Surgical Management of Perivalvular Leakage after Mitral Valve Replacement
10.4326/jjcvs.37.13
- VernacularTitle:僧帽弁置換術後の人工弁周囲逆流に対する手術
- Author:
Yoshimasa Sakamoto
;
Kazuhiro Hashimoto
;
Hiroshi Okuyama
;
Shinichi Ishii
;
Shingo Taguchi
;
Takahiro Inoue
;
Hiroshi Kagawa
;
Kazuhiro Yamamoto
;
Kiyozo Morita
;
Ryuichi Nagahori
- Publication Type:Journal Article
- From:Japanese Journal of Cardiovascular Surgery
2008;37(1):13-16
- CountryJapan
- Language:Japanese
-
Abstract:
Perivalvular leakage (PVL) is one of the serious complications of mitral valve replacement. Between 1991 and 2006, 9 patients with mitral PVL underwent reoperation. All of them had severe hemolytic anemia before surgery. The serum lactate dehydrogenase (LDH) level decreased from 2,366±780 IU/l to 599±426 IU/l after surgery. The site of PVL was accurately defined in 7 patients by echocardiography. PVL occurred around the posterior annulus in 3 patients, anterior annulus in 2, anterolateral commissure in 1, and posteromedial commissure in 1. The most frequent cause of PVL was annular calcification in 5 patients.
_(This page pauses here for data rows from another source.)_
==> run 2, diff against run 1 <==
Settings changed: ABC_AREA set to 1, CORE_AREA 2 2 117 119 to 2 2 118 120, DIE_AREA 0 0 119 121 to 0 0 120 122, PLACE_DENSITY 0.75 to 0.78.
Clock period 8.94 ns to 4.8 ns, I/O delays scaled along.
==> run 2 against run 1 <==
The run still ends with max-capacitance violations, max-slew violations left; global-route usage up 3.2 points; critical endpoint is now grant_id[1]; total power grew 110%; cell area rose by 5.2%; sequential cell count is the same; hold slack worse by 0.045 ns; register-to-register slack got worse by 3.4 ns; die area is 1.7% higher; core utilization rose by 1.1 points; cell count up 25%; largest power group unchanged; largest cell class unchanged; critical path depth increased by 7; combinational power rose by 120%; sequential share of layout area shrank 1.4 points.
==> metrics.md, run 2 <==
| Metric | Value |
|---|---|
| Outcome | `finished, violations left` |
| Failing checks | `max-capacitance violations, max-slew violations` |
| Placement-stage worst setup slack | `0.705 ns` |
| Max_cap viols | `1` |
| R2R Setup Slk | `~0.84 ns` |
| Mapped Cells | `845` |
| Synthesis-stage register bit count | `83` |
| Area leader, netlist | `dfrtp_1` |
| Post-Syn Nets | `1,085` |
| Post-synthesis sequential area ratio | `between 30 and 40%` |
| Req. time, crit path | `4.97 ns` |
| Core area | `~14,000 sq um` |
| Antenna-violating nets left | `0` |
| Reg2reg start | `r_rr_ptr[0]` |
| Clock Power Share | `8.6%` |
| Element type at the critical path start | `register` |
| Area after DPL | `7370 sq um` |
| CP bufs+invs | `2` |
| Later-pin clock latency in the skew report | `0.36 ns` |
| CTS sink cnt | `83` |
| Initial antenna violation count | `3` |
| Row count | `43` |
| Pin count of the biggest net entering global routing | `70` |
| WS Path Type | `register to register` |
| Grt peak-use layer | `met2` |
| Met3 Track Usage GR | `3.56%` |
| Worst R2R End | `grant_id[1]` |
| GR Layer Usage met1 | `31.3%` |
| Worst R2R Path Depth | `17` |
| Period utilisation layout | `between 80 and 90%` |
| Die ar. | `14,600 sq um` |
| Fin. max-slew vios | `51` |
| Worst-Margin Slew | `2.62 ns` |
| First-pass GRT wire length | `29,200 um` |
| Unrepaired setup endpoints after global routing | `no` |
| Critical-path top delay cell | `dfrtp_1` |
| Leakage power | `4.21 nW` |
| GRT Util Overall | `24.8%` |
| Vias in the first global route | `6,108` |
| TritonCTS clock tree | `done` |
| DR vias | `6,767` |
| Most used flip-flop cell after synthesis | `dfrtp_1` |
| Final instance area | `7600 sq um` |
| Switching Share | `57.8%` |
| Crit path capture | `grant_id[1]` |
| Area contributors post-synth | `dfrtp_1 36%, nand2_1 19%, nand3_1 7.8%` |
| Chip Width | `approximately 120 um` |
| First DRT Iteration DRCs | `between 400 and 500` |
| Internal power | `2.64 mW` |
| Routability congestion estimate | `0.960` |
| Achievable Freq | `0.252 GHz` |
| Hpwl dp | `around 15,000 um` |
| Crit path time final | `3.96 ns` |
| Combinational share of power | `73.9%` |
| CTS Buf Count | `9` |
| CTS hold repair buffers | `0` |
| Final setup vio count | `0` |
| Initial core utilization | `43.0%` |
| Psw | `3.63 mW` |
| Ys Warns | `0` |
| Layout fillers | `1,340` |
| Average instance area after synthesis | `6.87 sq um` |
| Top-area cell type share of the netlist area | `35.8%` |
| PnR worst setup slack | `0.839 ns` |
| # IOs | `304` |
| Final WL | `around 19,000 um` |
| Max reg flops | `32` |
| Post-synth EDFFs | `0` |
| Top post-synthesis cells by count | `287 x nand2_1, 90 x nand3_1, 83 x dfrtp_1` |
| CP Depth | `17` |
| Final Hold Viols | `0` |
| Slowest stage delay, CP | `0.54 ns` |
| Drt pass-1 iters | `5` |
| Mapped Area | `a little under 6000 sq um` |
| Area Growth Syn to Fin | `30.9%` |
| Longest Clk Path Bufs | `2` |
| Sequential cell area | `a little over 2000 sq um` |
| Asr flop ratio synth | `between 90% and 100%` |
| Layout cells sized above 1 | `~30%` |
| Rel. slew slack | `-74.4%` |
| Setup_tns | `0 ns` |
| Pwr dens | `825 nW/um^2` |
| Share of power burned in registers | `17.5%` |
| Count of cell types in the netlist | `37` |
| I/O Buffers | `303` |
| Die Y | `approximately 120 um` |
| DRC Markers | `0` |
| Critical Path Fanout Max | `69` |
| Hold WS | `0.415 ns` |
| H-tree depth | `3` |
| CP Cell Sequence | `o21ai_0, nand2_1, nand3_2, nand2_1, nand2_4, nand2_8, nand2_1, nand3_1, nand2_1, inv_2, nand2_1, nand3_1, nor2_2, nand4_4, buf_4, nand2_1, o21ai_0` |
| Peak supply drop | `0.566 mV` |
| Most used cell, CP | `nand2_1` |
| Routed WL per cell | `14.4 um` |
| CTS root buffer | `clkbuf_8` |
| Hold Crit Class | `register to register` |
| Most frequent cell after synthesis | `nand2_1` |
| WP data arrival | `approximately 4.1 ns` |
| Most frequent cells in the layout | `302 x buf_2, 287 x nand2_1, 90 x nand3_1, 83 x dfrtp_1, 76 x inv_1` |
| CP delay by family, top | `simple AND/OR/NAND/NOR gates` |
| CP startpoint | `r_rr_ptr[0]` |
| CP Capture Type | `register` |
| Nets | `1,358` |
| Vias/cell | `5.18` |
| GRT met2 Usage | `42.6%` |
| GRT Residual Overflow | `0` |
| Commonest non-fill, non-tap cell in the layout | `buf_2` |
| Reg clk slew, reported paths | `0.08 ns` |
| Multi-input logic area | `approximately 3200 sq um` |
Infection was only noted in 1 patient. In 4 patients, the prosthesis was replaced, while the leak was repaired in 5 patients. There was one operative death, due to multiple organ failure, and 4 late deaths. The cause of late death was cerebral infarction in 1 patient, subarachnoid hemorrhage in 1, sudden death in 1, and congestive heart failure (due to persistent PVL) in 1. Reoperation for PVL due to extensive annular calcification is associated with a high mortality rate and high recurrence rate, making this procedure both challenging and frustrating for surgeons.